[What this task involves]: The listing below holds a line with "3,972 (+12%) |" and a later line with "DRC count | 0 (unchanged) |". Write out those two lines and every line between them, exactly, and nothing else.

[Provided data]:
Start of Block
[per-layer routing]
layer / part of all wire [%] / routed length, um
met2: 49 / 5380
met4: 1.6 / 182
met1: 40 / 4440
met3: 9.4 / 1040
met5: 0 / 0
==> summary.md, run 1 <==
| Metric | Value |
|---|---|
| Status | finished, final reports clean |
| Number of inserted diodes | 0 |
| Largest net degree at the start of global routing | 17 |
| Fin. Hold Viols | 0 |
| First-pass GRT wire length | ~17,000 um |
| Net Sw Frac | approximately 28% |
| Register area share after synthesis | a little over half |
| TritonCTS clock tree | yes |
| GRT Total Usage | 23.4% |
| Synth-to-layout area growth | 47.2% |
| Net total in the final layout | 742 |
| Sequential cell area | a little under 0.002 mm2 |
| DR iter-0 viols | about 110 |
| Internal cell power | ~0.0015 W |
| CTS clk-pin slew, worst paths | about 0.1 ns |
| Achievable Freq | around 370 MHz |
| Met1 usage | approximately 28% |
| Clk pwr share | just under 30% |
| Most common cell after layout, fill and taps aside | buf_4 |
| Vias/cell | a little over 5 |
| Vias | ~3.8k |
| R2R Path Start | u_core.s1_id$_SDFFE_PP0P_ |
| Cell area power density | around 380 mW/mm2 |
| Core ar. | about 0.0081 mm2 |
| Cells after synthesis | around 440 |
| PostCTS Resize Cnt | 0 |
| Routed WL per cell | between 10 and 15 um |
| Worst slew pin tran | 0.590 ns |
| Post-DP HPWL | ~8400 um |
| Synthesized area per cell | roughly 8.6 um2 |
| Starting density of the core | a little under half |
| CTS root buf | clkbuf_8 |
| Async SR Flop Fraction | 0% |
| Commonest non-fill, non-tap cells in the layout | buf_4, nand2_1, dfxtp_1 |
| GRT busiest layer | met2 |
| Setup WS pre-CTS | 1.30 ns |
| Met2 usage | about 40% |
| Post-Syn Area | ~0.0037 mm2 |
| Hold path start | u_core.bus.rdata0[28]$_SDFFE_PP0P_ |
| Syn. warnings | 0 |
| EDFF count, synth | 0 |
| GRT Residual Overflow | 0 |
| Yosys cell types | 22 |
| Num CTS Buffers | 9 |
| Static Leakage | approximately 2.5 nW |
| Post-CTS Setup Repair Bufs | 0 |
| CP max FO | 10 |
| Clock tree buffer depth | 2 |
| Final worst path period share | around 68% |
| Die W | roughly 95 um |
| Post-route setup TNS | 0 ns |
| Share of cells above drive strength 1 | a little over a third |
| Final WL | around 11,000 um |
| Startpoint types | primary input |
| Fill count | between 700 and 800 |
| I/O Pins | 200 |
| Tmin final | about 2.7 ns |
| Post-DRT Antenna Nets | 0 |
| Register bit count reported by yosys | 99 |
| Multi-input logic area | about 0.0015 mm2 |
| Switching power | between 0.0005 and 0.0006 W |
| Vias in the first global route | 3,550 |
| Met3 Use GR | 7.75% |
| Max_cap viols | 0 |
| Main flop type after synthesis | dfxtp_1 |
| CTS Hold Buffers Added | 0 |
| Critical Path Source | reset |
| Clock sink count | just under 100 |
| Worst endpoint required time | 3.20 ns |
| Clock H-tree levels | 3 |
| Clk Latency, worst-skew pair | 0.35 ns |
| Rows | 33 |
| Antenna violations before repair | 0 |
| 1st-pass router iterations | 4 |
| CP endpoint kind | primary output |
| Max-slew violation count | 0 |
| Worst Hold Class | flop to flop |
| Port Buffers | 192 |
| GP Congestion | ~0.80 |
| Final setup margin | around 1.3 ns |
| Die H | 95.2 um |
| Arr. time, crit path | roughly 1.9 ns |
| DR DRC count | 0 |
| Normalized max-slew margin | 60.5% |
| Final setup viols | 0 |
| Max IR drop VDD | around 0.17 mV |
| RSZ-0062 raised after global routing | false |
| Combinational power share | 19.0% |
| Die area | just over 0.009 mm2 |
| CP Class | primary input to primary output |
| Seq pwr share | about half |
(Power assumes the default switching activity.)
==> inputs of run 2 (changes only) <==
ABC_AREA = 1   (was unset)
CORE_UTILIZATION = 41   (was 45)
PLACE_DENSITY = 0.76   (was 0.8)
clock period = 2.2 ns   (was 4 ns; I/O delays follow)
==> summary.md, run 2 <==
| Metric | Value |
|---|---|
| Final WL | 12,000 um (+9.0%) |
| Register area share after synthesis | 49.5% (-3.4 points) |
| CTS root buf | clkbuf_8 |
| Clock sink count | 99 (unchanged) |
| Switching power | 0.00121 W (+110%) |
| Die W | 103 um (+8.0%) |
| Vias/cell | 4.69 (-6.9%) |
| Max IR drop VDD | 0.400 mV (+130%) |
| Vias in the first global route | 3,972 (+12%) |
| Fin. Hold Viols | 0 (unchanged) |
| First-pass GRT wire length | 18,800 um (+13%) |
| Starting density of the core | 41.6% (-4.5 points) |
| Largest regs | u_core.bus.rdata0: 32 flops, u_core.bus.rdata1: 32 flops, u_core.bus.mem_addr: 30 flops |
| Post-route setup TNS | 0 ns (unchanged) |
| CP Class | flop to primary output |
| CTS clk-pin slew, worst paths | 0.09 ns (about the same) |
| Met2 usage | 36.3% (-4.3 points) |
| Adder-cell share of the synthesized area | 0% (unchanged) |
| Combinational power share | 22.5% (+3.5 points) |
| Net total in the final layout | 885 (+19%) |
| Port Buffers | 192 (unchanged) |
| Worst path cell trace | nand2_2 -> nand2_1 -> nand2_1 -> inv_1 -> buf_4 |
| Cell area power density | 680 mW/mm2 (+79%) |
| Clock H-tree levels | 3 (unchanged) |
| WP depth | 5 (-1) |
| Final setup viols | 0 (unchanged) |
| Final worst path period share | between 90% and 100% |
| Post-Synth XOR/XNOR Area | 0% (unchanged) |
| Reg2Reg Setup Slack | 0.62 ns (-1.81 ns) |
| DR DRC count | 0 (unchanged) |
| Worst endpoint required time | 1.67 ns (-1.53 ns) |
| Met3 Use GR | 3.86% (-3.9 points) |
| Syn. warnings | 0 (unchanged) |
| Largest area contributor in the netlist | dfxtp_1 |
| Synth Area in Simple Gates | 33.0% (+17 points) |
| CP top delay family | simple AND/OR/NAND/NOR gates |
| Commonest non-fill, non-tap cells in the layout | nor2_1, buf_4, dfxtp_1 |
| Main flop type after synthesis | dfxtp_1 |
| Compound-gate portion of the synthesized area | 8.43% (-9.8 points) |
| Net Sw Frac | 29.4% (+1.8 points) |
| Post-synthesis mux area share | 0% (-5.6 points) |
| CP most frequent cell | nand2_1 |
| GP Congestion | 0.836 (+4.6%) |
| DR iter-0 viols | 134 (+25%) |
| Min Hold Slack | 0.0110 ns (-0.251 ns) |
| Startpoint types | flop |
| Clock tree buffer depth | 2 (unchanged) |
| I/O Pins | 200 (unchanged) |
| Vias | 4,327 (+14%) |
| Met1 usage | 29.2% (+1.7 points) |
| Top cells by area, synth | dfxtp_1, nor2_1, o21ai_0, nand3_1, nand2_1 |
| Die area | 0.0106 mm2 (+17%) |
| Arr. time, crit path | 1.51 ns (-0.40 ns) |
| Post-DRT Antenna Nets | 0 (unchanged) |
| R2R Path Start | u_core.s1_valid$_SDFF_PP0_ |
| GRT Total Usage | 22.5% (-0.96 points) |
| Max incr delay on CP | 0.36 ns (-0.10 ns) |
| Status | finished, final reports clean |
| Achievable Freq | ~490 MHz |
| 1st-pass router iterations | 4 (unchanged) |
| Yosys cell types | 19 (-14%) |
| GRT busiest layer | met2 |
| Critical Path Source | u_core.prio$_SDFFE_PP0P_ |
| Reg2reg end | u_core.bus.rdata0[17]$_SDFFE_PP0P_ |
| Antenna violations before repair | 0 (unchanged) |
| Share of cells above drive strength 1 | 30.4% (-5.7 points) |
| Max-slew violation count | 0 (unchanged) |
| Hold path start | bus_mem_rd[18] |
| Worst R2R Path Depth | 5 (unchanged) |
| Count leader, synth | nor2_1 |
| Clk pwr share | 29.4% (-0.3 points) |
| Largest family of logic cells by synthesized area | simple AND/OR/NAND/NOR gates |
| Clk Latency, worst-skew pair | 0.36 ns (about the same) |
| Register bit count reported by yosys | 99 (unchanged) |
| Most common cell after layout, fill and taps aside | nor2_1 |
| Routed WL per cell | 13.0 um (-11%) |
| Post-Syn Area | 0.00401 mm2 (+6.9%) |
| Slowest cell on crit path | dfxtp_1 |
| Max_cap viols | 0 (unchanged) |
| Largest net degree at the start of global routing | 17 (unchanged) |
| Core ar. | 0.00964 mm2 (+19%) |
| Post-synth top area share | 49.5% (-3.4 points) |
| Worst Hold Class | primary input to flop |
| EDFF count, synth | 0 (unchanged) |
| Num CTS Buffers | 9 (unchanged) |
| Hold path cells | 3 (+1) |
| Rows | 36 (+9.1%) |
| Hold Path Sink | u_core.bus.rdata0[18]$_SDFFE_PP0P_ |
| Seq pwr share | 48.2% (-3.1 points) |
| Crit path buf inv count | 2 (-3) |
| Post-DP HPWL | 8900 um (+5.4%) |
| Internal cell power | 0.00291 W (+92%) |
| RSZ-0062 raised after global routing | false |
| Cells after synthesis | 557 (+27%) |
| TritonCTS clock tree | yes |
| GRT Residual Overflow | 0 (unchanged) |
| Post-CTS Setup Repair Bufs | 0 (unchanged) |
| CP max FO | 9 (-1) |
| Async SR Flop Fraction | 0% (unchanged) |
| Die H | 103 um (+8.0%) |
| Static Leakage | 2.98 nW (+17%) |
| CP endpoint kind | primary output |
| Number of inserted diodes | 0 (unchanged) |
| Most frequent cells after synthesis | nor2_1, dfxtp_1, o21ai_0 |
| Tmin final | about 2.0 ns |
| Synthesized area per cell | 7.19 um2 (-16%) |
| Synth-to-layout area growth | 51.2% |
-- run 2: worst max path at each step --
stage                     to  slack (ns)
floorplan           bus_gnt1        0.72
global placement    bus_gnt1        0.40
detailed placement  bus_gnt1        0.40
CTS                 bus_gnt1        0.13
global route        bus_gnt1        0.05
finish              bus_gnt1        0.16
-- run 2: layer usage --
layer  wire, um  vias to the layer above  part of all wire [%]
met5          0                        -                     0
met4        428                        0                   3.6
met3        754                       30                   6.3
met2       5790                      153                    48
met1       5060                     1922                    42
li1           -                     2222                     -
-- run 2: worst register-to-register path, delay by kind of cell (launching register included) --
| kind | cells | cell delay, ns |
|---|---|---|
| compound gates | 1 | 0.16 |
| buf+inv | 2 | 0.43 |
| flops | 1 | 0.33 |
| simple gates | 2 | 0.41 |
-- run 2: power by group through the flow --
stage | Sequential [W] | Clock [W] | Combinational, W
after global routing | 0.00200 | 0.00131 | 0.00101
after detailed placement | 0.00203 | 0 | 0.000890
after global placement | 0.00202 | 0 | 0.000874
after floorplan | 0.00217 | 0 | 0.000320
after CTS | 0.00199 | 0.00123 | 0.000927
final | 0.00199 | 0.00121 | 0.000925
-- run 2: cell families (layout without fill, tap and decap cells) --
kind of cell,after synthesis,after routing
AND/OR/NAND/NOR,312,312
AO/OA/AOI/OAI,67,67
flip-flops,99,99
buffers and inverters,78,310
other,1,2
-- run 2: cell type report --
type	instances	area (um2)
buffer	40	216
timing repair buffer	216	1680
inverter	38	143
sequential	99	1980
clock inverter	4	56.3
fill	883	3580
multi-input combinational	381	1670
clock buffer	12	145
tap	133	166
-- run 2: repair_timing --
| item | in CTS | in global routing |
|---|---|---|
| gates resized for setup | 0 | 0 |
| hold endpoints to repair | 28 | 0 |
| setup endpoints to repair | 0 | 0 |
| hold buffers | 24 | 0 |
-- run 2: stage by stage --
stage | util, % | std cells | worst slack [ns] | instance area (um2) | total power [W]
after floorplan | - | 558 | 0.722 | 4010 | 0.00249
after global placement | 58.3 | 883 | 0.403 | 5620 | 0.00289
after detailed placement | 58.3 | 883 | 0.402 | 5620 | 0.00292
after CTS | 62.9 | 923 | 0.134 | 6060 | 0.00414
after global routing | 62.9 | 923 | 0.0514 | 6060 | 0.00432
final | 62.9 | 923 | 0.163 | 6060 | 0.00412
End of Block
Start of Block
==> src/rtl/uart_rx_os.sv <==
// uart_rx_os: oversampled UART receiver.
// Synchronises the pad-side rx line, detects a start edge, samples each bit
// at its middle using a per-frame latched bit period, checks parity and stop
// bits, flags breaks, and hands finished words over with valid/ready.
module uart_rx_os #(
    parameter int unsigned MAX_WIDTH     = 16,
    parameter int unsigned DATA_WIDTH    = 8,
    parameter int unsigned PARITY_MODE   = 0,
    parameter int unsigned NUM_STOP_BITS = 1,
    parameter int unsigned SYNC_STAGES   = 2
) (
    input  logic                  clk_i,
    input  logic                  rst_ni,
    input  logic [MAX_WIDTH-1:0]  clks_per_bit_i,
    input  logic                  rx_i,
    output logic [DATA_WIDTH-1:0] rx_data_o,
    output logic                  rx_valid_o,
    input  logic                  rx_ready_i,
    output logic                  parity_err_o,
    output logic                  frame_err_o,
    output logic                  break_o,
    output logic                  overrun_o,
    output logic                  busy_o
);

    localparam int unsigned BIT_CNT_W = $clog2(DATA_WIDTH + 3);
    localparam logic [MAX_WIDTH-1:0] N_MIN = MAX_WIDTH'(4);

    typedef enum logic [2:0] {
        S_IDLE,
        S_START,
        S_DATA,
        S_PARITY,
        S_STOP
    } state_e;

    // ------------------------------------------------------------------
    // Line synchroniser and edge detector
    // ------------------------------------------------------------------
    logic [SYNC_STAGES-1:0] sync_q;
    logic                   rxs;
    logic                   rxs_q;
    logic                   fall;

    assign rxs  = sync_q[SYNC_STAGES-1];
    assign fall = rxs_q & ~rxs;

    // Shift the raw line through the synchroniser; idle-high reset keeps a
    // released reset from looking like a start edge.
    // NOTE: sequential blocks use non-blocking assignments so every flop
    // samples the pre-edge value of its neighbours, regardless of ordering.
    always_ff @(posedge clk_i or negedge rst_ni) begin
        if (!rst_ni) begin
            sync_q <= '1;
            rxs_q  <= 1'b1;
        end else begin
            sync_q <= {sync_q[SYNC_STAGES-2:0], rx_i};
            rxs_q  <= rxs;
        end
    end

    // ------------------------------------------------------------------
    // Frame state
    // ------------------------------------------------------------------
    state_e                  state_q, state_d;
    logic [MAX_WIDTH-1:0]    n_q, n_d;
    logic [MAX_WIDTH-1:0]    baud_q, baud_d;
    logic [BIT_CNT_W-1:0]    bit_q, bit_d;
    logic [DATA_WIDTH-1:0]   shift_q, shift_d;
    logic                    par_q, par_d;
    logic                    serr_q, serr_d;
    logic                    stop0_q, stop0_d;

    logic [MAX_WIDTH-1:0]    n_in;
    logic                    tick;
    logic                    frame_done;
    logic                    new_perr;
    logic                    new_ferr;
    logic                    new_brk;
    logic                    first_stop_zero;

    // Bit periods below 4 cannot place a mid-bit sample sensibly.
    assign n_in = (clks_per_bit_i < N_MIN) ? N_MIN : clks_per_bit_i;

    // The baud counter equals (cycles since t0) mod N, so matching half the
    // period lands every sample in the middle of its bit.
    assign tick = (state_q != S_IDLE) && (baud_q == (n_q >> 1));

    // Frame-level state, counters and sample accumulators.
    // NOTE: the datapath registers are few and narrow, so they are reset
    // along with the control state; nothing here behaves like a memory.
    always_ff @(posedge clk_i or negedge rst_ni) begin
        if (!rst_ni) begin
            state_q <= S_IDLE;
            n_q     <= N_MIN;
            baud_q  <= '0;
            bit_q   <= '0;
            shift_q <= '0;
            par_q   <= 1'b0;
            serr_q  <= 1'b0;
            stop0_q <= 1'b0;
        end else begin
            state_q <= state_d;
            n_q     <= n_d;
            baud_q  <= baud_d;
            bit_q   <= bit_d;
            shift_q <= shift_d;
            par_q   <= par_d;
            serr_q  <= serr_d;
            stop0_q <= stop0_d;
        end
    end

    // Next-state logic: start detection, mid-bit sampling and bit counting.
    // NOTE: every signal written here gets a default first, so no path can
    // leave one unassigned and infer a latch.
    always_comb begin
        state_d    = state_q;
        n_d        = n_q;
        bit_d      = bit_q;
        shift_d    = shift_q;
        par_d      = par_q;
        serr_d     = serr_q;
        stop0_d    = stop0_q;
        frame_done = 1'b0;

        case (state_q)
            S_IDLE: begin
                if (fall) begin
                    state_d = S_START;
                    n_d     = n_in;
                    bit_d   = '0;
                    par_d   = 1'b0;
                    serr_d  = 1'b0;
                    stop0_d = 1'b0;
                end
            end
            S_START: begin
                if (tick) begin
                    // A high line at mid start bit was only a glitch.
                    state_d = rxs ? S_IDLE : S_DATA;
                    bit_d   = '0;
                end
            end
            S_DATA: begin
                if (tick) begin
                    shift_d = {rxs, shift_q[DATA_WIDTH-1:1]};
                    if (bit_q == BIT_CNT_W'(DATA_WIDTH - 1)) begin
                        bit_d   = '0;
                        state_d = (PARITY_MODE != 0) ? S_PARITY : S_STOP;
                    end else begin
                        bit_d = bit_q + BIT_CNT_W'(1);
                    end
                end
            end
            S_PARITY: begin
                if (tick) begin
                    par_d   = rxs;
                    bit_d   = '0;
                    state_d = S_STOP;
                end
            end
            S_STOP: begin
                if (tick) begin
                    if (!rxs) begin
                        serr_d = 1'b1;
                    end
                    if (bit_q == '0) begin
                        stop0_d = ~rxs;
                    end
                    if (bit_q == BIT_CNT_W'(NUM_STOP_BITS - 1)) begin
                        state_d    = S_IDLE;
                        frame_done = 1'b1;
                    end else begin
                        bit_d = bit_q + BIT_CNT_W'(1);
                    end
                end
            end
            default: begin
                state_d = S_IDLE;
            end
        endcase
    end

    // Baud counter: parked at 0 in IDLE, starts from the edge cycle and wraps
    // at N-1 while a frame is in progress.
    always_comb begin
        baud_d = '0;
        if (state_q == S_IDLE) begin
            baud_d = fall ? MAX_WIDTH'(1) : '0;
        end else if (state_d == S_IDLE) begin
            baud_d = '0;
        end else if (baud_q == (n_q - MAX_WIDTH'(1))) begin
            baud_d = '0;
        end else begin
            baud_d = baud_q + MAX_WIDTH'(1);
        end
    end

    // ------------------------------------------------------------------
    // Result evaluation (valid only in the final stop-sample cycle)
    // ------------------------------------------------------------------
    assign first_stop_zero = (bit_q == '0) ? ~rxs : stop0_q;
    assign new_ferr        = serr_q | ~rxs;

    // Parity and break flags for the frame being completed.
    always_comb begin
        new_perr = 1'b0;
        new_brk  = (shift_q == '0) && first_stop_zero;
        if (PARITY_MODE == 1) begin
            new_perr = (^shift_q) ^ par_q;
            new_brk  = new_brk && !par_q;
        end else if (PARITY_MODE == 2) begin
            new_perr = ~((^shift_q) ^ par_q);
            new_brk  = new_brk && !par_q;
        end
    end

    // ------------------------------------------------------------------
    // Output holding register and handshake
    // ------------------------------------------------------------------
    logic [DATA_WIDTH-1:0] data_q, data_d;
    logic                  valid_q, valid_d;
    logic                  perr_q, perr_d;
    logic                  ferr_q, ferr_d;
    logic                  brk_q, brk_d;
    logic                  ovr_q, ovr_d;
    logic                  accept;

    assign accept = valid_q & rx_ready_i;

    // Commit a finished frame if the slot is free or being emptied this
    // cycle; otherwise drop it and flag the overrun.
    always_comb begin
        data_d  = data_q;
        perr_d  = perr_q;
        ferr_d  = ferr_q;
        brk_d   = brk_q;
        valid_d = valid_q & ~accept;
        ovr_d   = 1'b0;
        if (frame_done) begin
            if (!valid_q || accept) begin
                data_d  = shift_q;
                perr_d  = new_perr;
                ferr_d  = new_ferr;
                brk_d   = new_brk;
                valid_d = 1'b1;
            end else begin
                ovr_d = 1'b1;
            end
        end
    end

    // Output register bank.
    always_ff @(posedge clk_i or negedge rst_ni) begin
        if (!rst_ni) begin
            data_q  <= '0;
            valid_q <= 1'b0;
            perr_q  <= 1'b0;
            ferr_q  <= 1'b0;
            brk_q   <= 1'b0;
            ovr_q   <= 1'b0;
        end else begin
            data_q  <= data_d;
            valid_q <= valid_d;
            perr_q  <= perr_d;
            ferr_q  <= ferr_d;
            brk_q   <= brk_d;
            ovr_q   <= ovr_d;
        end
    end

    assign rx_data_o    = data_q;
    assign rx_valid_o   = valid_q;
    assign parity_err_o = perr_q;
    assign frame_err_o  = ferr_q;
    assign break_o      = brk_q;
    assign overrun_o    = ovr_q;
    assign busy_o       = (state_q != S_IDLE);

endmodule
End of Block
Start of Block
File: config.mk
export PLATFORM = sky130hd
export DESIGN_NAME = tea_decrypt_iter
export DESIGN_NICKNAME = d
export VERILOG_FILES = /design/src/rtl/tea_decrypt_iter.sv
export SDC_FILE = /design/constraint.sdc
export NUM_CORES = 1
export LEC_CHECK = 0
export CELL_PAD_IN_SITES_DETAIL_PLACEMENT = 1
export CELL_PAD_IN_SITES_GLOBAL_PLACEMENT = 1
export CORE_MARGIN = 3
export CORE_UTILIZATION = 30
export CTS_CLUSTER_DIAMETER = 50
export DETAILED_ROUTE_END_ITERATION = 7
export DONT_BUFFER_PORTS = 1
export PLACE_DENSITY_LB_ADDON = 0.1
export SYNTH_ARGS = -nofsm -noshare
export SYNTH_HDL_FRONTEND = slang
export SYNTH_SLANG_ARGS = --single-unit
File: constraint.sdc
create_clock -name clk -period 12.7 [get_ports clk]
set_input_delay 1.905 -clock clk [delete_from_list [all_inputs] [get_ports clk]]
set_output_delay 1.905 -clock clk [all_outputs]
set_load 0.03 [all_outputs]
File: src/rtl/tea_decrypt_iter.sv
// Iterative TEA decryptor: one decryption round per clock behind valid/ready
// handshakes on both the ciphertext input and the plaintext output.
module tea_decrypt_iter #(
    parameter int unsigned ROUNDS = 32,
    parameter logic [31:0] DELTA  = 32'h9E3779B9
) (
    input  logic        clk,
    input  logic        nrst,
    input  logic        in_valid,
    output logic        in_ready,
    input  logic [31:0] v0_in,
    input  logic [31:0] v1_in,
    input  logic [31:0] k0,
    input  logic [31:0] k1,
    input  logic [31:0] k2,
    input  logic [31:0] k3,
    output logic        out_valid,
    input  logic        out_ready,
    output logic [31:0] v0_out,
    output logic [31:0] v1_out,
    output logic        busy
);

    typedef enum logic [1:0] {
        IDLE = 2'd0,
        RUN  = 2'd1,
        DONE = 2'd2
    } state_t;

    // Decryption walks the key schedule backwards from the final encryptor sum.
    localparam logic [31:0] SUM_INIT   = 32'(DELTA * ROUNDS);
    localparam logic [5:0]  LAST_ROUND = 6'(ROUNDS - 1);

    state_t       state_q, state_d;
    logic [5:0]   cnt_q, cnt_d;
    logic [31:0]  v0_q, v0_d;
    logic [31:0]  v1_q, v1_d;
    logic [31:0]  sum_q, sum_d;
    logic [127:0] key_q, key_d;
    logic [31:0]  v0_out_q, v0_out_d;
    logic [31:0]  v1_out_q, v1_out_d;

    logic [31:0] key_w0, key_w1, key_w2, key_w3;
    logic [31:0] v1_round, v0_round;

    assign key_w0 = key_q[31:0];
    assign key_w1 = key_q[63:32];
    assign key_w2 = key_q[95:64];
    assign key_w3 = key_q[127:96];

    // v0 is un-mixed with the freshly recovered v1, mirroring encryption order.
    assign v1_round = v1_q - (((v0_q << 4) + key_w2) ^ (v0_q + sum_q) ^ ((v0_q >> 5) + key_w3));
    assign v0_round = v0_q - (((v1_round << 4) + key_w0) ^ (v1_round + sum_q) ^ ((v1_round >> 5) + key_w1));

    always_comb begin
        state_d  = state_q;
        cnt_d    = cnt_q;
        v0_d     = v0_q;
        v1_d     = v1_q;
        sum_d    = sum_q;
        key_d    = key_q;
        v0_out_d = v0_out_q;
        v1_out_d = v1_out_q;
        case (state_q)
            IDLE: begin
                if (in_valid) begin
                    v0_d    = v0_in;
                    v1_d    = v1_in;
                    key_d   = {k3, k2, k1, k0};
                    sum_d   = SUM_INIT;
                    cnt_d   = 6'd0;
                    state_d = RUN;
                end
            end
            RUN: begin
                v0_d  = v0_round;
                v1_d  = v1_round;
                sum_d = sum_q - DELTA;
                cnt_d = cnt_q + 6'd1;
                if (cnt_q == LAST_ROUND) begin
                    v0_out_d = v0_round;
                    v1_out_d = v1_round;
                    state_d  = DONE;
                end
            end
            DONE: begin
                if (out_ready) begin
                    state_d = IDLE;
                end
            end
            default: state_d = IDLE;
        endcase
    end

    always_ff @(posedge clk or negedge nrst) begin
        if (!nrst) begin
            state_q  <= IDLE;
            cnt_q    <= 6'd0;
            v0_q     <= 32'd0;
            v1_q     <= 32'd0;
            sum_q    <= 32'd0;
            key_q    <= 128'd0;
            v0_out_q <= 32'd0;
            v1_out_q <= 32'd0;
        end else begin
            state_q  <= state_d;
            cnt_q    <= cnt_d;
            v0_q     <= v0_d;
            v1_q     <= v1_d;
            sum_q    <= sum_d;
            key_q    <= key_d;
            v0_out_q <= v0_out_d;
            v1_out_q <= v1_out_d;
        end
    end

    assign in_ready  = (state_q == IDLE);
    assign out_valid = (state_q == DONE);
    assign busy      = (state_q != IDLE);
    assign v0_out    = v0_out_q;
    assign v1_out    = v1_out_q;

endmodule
End of Block
[Answer for the task]:
| Vias in the first global route | 3,972 (+12%) |
| Fin. Hold Viols | 0 (unchanged) |
| First-pass GRT wire length | 18,800 um (+13%) |
| Starting density of the core | 41.6% (-4.5 points) |
| Largest regs | u_core.bus.rdata0: 32 flops, u_core.bus.rdata1: 32 flops, u_core.bus.mem_addr: 30 flops |
| Post-route setup TNS | 0 ns (unchanged) |
| CP Class | flop to primary output |
| CTS clk-pin slew, worst paths | 0.09 ns (about the same) |
| Met2 usage | 36.3% (-4.3 points) |
| Adder-cell share of the synthesized area | 0% (unchanged) |
| Combinational power share | 22.5% (+3.5 points) |
| Net total in the final layout | 885 (+19%) |
| Port Buffers | 192 (unchanged) |
| Worst path cell trace | nand2_2 -> nand2_1 -> nand2_1 -> inv_1 -> buf_4 |
| Cell area power density | 680 mW/mm2 (+79%) |
| Clock H-tree levels | 3 (unchanged) |
| WP depth | 5 (-1) |
| Final setup viols | 0 (unchanged) |
| Final worst path period share | between 90% and 100% |
| Post-Synth XOR/XNOR Area | 0% (unchanged) |
| Reg2Reg Setup Slack | 0.62 ns (-1.81 ns) |
| DR DRC count | 0 (unchanged) |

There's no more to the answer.